Évêque de Séez et responsable du groupe de travail « Les églises, un nouvel enjeu pastoral », Mgr Jacques Habert, répond aux questions de La Croix suite à la proposition de Stéphane Bern de « faire payer l’entrée des cathédrales ».
Comment réagissez-vous la proposition de Stéphane Bern – chargé par le président de la République d’une mission sur le patrimoine – de faire payer l’entrée des cathédrales pour en financer l’entretien et la restauration ?

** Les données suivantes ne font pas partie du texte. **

## config.mk

```make
export PLATFORM = sky130hd
export DESIGN_NAME = i2c_master_bit_sequencer_core
export DESIGN_NICKNAME = d
export VERILOG_FILES = /design/src/sv/i2cms_pkg.sv /design/src/sv/i2c_master_bit_sequencer_core.sv
export SDC_FILE = /design/constraint.sdc
export NUM_CORES = 1
export LEC_CHECK = 0
export BUFFER_PORTS_ARGS = -buffer_cell sky130_fd_sc_hd__buf_4
export CAP_MARGIN = 15
export CORE_MARGIN = 8
export CORE_UTILIZATION = 57
export DETAILED_ROUTE_END_ITERATION = 8
export GPL_TIMING_DRIVEN = 0
export PLACE_DENSITY = 0.87
export SETUP_SLACK_MARGIN = 0.4
export SLEW_MARGIN = 20
export SYNTH_ARGS = -nofsm -noshare
export SYNTH_HDL_FRONTEND = slang
export SYNTH_SLANG_ARGS = --single-unit
```

## constraint.sdc

```tcl
create_clock -name clk -period 2.72 [get_ports clk]
set_input_delay 0.544 -clock clk [delete_from_list [all_inputs] [get_ports clk]]
set_output_delay 0.544 -clock clk [all_outputs]
set_load 0.01 [all_outputs]
```

## src/sv/i2cms_pkg.sv

```systemverilog
// Package for the I2C master bit sequencer: command codes and field widths.
`default_nettype none
package i2cms_pkg;

  localparam int unsigned FUNC_W  = 3;
  localparam int unsigned BYTE_W  = 8;
  localparam int unsigned TICKS_W = 16;
  localparam int unsigned PHASE_W = 2;
  localparam int unsigned BIT_W   = 3;

  typedef logic [FUNC_W-1:0] func_t;

  localparam func_t FUNC_START = 3'd0;
  localparam func_t FUNC_STOP  = 3'd1;
  localparam func_t FUNC_WRITE = 3'd2;
  localparam func_t FUNC_WACK  = 3'd3;
  localparam func_t FUNC_NACK  = 3'd4;

  localparam logic [TICKS_W-1:0] PHASE_TICKS_RST = 16'd10;

  // Phase position inside a bit slot, and the last bit of a byte.
  localparam logic [PHASE_W-1:0] PH_FIRST = 2'd0;
  localparam logic [PHASE_W-1:0] PH_MID   = 2'd1;
  localparam logic [PHASE_W-1:0] PH_LAST  = 2'd2;
  localparam logic [BIT_W-1:0]   BIT_LAST = 3'd7;

endpackage
`default_nettype wire

```

## src/sv/i2c_master_bit_sequencer_core.sv

```systemverilog
// I2C master bit sequencer: turns bus commands into timed SCL/SDA phases.
//
//  channel  | dir | handshake              | payload
//  ---------+-----+------------------------+------------------------------------------
//  in_      | in  | in_valid / in_ready    | in_func, in_data_byte, in_sda_in
//  out_     | out | out_valid / out_ready  | out_scl_level, out_sda_level,
//           |     |                        | out_ack_missing, out_last
//  cfg_     | in  | cfg_wr_en (no wait)    | cfg_wr_data = phase_ticks
//
// One command at a time; each phase is one output transfer, and the next phase
// waits out the programmed phase length after one is taken before it is offered.
// A write byte is 24 phases, start is 3 phases, stop 2, wait-ack and nack 3.
// The data byte shifts out one bit per bit slot; unused codes are taken and dropped.
// Reset (rst_n low, synchronous) idles the bus high, phase_ticks to 10; stalls hold.
`default_nettype none
module i2c_master_bit_sequencer_core (
  input  wire logic                          clk,
  input  wire logic                          rst_n,
  // command transfer
  input  wire logic                          in_valid,
  output logic                               in_ready,
  input  wire logic [i2cms_pkg::FUNC_W-1:0]  in_func,
  input  wire logic [i2cms_pkg::BYTE_W-1:0]  in_data_byte,
  input  wire logic                          in_sda_in,
  // phase transfer
  output logic                               out_valid,
  input  wire logic                          out_ready,
  output logic                               out_scl_level,
  output logic                               out_sda_level,
  output logic                               out_ack_missing,
  output logic                               out_last,
  // phase length register
  input  wire logic                          cfg_wr_en,
  input  wire logic [i2cms_pkg::TICKS_W-1:0] cfg_wr_data
);

  typedef enum logic [1:0] {
    ST_IDLE,
    ST_HOLD,
    ST_EMIT
  } state_t;

  state_t                            state_r;
  logic [i2cms_pkg::TICKS_W-1:0]     phase_ticks_r;
  logic [i2cms_pkg::TICKS_W-1:0]     tick_r;
  i2cms_pkg::func_t                  func_r;
  logic [i2cms_pkg::BYTE_W-1:0]      shift_r;
  logic                              sda_seen_r;
  logic [i2cms_pkg::PHASE_W-1:0]     phase_r;
  logic [i2cms_pkg::BIT_W-1:0]       bit_r;
  logic                              scl_now_r;

  logic                              out_valid_r;
  logic                              out_scl_r;
  logic                              out_sda_r;
  logic                              out_nack_r;
  logic                              out_last_r;

  // Levels of the phase the counters point at.
  logic ph_scl, ph_sda, ph_nack, ph_last;
  logic cur_bit;
  logic func_ok;
  logic tick_done;

  assign cur_bit   = shift_r[i2cms_pkg::BYTE_W-1];
  assign func_ok   = (in_func <= i2cms_pkg::FUNC_NACK);
  assign tick_done = (tick_r <= i2cms_pkg::TICKS_W'(1));

  always_comb begin
    ph_scl  = 1'b1;
    ph_sda  = 1'b1;
    ph_nack = 1'b0;
    ph_last = 1'b0;
    unique case (func_r)
      i2cms_pkg::FUNC_START: begin
        ph_scl  = (phase_r != i2cms_pkg::PH_LAST);
        ph_sda  = (phase_r == i2cms_pkg::PH_FIRST);
        ph_last = (phase_r == i2cms_pkg::PH_LAST);
      end
      i2cms_pkg::FUNC_STOP: begin
        ph_scl  = 1'b1;
        ph_sda  = (phase_r == i2cms_pkg::PH_MID);
        ph_last = (phase_r == i2cms_pkg::PH_MID);
      end
      i2cms_pkg::FUNC_WRITE: begin
        // SDA is released on the falling edge after the eighth bit
        ph_scl  = (phase_r == i2cms_pkg::PH_FIRST) ? scl_now_r
                                                   : (phase_r == i2cms_pkg::PH_MID);
        ph_sda  = ((phase_r == i2cms_pkg::PH_LAST) && (bit_r == i2cms_pkg::BIT_LAST))
                  ? 1'b1 : cur_bit;
        ph_last = (phase_r == i2cms_pkg::PH_LAST) && (bit_r == i2cms_pkg::BIT_LAST);
      end
      i2cms_pkg::FUNC_WACK,
      i2cms_pkg::FUNC_NACK: begin
        ph_scl  = (phase_r == i2cms_pkg::PH_FIRST) ? scl_now_r
                                                   : (phase_r == i2cms_pkg::PH_MID);
        ph_sda  = 1'b1;
        ph_last = (phase_r == i2cms_pkg::PH_LAST);
        ph_nack = (phase_r == i2cms_pkg::PH_LAST) &&
                  (func_r == i2cms_pkg::FUNC_WACK) && sda_seen_r;
      end
      default: begin
        ph_last = 1'b1;
      end
    endcase
  end

  always_ff @(posedge clk) begin
    if (!rst_n) begin
      state_r       <= ST_IDLE;
      phase_ticks_r <= i2cms_pkg::PHASE_TICKS_RST;
      tick_r        <= '0;
      scl_now_r     <= 1'b1;
      out_valid_r   <= 1'b0;
      phase_r       <= i2cms_pkg::PH_FIRST;
      bit_r         <= '0;
    end else begin
      if (cfg_wr_en) begin
        phase_ticks_r <= cfg_wr_data;
      end
      unique case (state_r)
        ST_IDLE: begin
          if (in_valid && func_ok) begin
            func_r     <= in_func;
            shift_r    <= in_data_byte;
            sda_seen_r <= in_sda_in;
            phase_r    <= i2cms_pkg::PH_FIRST;
            bit_r      <= '0;
            tick_r     <= '0;
            state_r    <= ST_HOLD;
          end
        end
        ST_HOLD: begin
          if (tick_done) begin
            out_scl_r   <= ph_scl;
            out_sda_r   <= ph_sda;
            out_nack_r  <= ph_nack;
            out_last_r  <= ph_last;
            out_valid_r <= 1'b1;
            scl_now_r   <= ph_scl;
            state_r     <= ST_EMIT;
          end else begin
            tick_r <= tick_r - i2cms_pkg::TICKS_W'(1);
          end
        end
        ST_EMIT: begin
          if (out_ready) begin
            out_valid_r <= 1'b0;
            if (out_last_r) begin
              state_r <= ST_IDLE;
            end else begin
              tick_r  <= phase_ticks_r;
              state_r <= ST_HOLD;
              if (phase_r == i2cms_pkg::PH_LAST) begin
                phase_r <= i2cms_pkg::PH_FIRST;
                bit_r   <= bit_r + i2cms_pkg::BIT_W'(1);
                shift_r <= {shift_r[i2cms_pkg::BYTE_W-2:0], 1'b0};
              end else begin
                phase_r <= phase_r + i2cms_pkg::PHASE_W'(1);
              end
            end
          end
        end
        default: begin
          state_r <= ST_IDLE;
        end
      endcase
    end
  end

  assign in_ready        = (state_r == ST_IDLE);
  assign out_valid       = out_valid_r;
  assign out_scl_level   = out_scl_r;
  assign out_sda_level   = out_sda_r;
  assign out_ack_missing = out_nack_r;
  assign out_last        = out_last_r;

endmodule
`default_nettype wire

```

==> impl_summary.txt <==
----------------------------------------------------
[GRT]
  Wire length of the first global-routing pass ... 10.81 mm
  Global route overflow ... 0
  Pin count of the biggest net entering global routing ... 11
  Via count of the first global-routing pass ... 2406
  GR Util All Layers ... 0.1855
  Number of antenna violations at the first check in global routing ... 0

[Timing]
  Aggregate negative setup slack ... 0 ns
  Share of the clock period used by the worst path ... 0.8388
  Crit path setup slack, layout ... 0.4385 ns
  Setup Skew ... 0.006556 ns
  Setup repair after global routing missed its margin ... true
  Max-Slew Margin vs Limit ... 0.4501
  Final Hold Slack ... 0.3798 ns
  Number of slew-limit violations in the final report ... 0
  Final setup violation count ... 0
  Achievable clock frequency ... 0.4383 GHz
  Hold violation count in the final report ... 0
  Min cycle time layout ... 2.281 ns
  Slew of the pin with the lowest slew margin ... 0.8249 ns

[Clock tree]
  CTS tree ... built
  H-tree levels ... 3
  Clk_lat worst skew ... 0.34 ns
  Bufs on Longest Clock Path ... 2
  CTS clock-pin slew for the worst setup and hold paths ... 0.06 ns
  CTS root buffer ... clkbuf_8
  Number of CTS-inserted buffers ... 9
  Total clock sinks ... 57

[Routing]
  Routed Wire Length ... 6.903 mm
  Vias post-DR ... 2540
  DRC violation total after the first TritonRoute iteration ... 154
  Detail Route Antenna Nets ... 0
  Detailed-route wire length per cell ... 15.91 um
  Per-cell via count in the routed design ... 5.853
  Post-route DRC violation count ... 0
  Number of iterations in the first detailed-routing pass ... 5

[Synthesis]
  Post-synth EDFFs ... 16
  Post-synthesis sequential area ratio ... 0.4637
  Post-synthesis async set-or-reset flop share ... 0
  Combined area of all synthesized cells ... 2806 sq um
  Yosys cell types ... 41
  Number of synthesis warnings ... 0
  Register bit count reported by yosys ... 57
  Average size of a mapped cell ... 9.142 sq um
  Gate count after technology mapping ... 307
  Syn_nets ... 348
  Ys flop type ... dfxtp_1

[Setup path]
  Startpoint Class ... flop
  R2r setup slk ... 0.44 ns
  CP arrival ... 2.53 ns
  Cell-by-cell listing of the critical path ... inv_1 -> ha_2 -> nor2_2 -> nor4_4 -> nand4_1 -> or3b_4 -> buf_6 -> or2_2 -> o221ai_1
  Crit path largest cell delay ... 0.45 ns
  Type of the worst setup path ... flop to flop
  Crit path capture type ... flop
  Slowest stage cell on the critical path ... or3b_4
  Critical-path maximum fanout ... 6
  Critical path data required time ... 2.97 ns

[Placed design]
  Post-Place Cell Area ... 3161 sq um
  Count of buffers inserted at the top-level ports ... 36
  Dpl cells ... 410
  Minimum setup slack after placement ... 0.03948 ns
  Final Wtd Congestion ... 0.9349
  DP HPWL ... 4.706 mm

[Cells and area]
  N_diodes ... 0
  Fraction of layout instances using a drive strength above 1 ... 0.2316
  Fin cells ... 434
  Top library cells by usage in the layout, fill and taps aside ... buf_4 (44), dfxtp_1 (38), nor2_1 (37)
  Area growth, synth to finish ... 23.90%
  Most common library cell in the layout ignoring fill and taps ... buf_4
  Number of nets at the end of the flow ... 403
  Post-route cell area ... 3477 sq um

[Floorplan]
  Starting density of the core ... 0.5942
  Core Region ... 4723 sq um
  Number of placement rows ... 25
  Height of the die ... 86.17 um
  Die ar. ... 7425 sq um
  Die width ... 86.17 um
  Top-level I/O count ... 39

[Worst hold path]
  Hold WC Path Type ... primary input to flop

[Job]
  Max-cap violations ... 0

[Power and ir drop]
  Pleak ... 1.426 nW
  Peak VDD IR ... 0.7033 mV
  Pwr/cell area ... 965.3 nW/um^2

[Status]
  Status ... complete, no violations

----------------------------------------------------
==> metrics by stage <==
stage,util,total power [mW]
after floorplan,-,2.097
after global placement,0.6691,2.382
after detailed placement,0.6691,2.426
after CTS,0.7118,3.181
after global routing,0.7362,3.575
final,0.7362,3.356
==> cell type report <==
| type | instances | area, sq um |
|---|---|---|
| Fill cell | 352 | 1246 |
| Clock inverter | 5 | 46.29 |
| Timing Repair Buffer | 44 | 327.8 |
| Buffer | 17 | 90.09 |
| Tap cell | 67 | 83.83 |
| Inverter | 12 | 45.04 |
| Clock buffer | 11 | 131.4 |
| Sequential cell | 57 | 1305 |
| Multi-Input combinational cell | 221 | 1448 |
==> Yosys cell counts, types with 2 or more instances <==
cell,count,area share
nor4_1,6,0.013
edfxtp_1,16,0.17
o21a_1,3,0.0080
dfxtp_1,41,0.29
a221o_1,3,0.011
xor2_1,4,0.012
nor3_1,14,0.025
mux2_2,7,0.028
nand3b_1,2,0.0053
nand3_1,10,0.018
nor2b_1,3,0.0067
inv_1,11,0.015
clkbuf_1,11,0.015
mux2i_1,22,0.078
or3b_1,2,0.0062
xnor2_1,5,0.016
or4_1,3,0.0080
ha_1,8,0.036
nor3b_1,2,0.0053
a31oi_1,2,0.0045
o211ai_1,2,0.0053
buf_2,4,0.0071
nor2_1,39,0.052
and3_1,3,0.0067
a21oi_1,15,0.027
a22oi_1,7,0.019
nand2_1,27,0.036
o21ai_1,12,0.021
buf_4,2,0.0053
o21ai_0,10,0.018
==> sequential cells by signal, summed over array words and instances (netlist names) <==
name             flops
bit_r                3
state_r              2
out_scl_level        1
phase_r              2
tick_r              16
scl_now_r            1
out_ack_missing      1
func_r               3
sda_seen_r           1
out_last             1
out_sda_level        1
out_valid            1
phase_ticks_r       16
shift_r              8
==> metal layers <==
layer | vias to the layer above | global-route usage | part of all wire
li1 | 1205 | - | -
met1 | 1185 | 0.2034 | 0.39
met2 | 127 | 0.3142 | 0.49
met3 | 23 | 0.05955 | 0.086
met4 | 0 | 0.09546 | 0.030
met5 | - | 0 | 0
==> worst max-delay path: cells and delay by family, from the launching register on <==
family / cells / cell delay [ns]
compound gates: 1 / 0.20
fa+ha+maj: 1 / 0.21
buf+inv: 2 / 0.22
flops: 1 / 0.39
simple gates: 5 / 1.18
==> worst paths after layout <==
path	start	to	cells after the start
worst max register to register	tick_r[0]	tick_r[10]	9
worst min-delay path	in_sda_in	sda_seen_r	1
worst min register to register	phase_ticks_r[9]	tick_r[9]	2
worst max-delay path	tick_r[0]	tick_r[10]	9
==> power by group <==
group          leakage (nW)  switching (mW)  internal, mW
combinational         0.854           0.865         0.645
clock                0.0898           0.317         0.412
sequential            0.481          0.0955          1.02
total                  1.43            1.28          2.08
==> timing repair <==
item | in CTS | in global routing
pin swaps | 1 | 3
setup endpoints to repair | 11 | 28
gates resized for setup | 4 | 20
setup buffers | 1 | 6
hold buffers | 0 | 0
gates cloned | 0 | 1
==> cell families after synthesis <==
logic type      share of synthesized area
compound gates                     0.1271
simple gates                       0.1957
flops                              0.4637
buf+inv                           0.04324
mux                                0.1066
xor+xnor                          0.02809
fa+ha+maj                         0.03567
Note: power is estimated with default switching activity, not from simulation.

D’emblée, une telle proposition entre en contradiction avec la loi de 1905 sur la séparation entre l’Église et l’État. La loi spécifie, en effet, que l’État, propriétaire des lieux de cultes construits avant 1905 en donne l’affectation « gratuite, exclusive et permanente » à l’Église. En faire payer l’entrée contreviendrait donc à la première de ces conditions. Or, nous devons garder à l’esprit que cette loi, fruit d’un long processus engagé dès la Révolution, garantit depuis plus de 110 ans un équilibre entre les pouvoirs publics et l’Église qui vivent ainsi en bonne intelligence. Toute décision qui la remet en cause pourrait être lourde de conséquences…
Pour autant, Stéphane Bern soulève une vraie et bonne question, celle de l’entretien très coûteux des édifices religieux, petits et grands, célèbres ou moins connus. Cette question financière se pose en permanence comme nous l’avons constaté en travaillant sur ce dossier, en 2012-2013, avec le ministère de la culture pour identifier les problèmes et imaginer des solutions.
Stéphane Bern dit s’inspirer de modèles étrangers comme le Royaume-Uni ou l’Italie…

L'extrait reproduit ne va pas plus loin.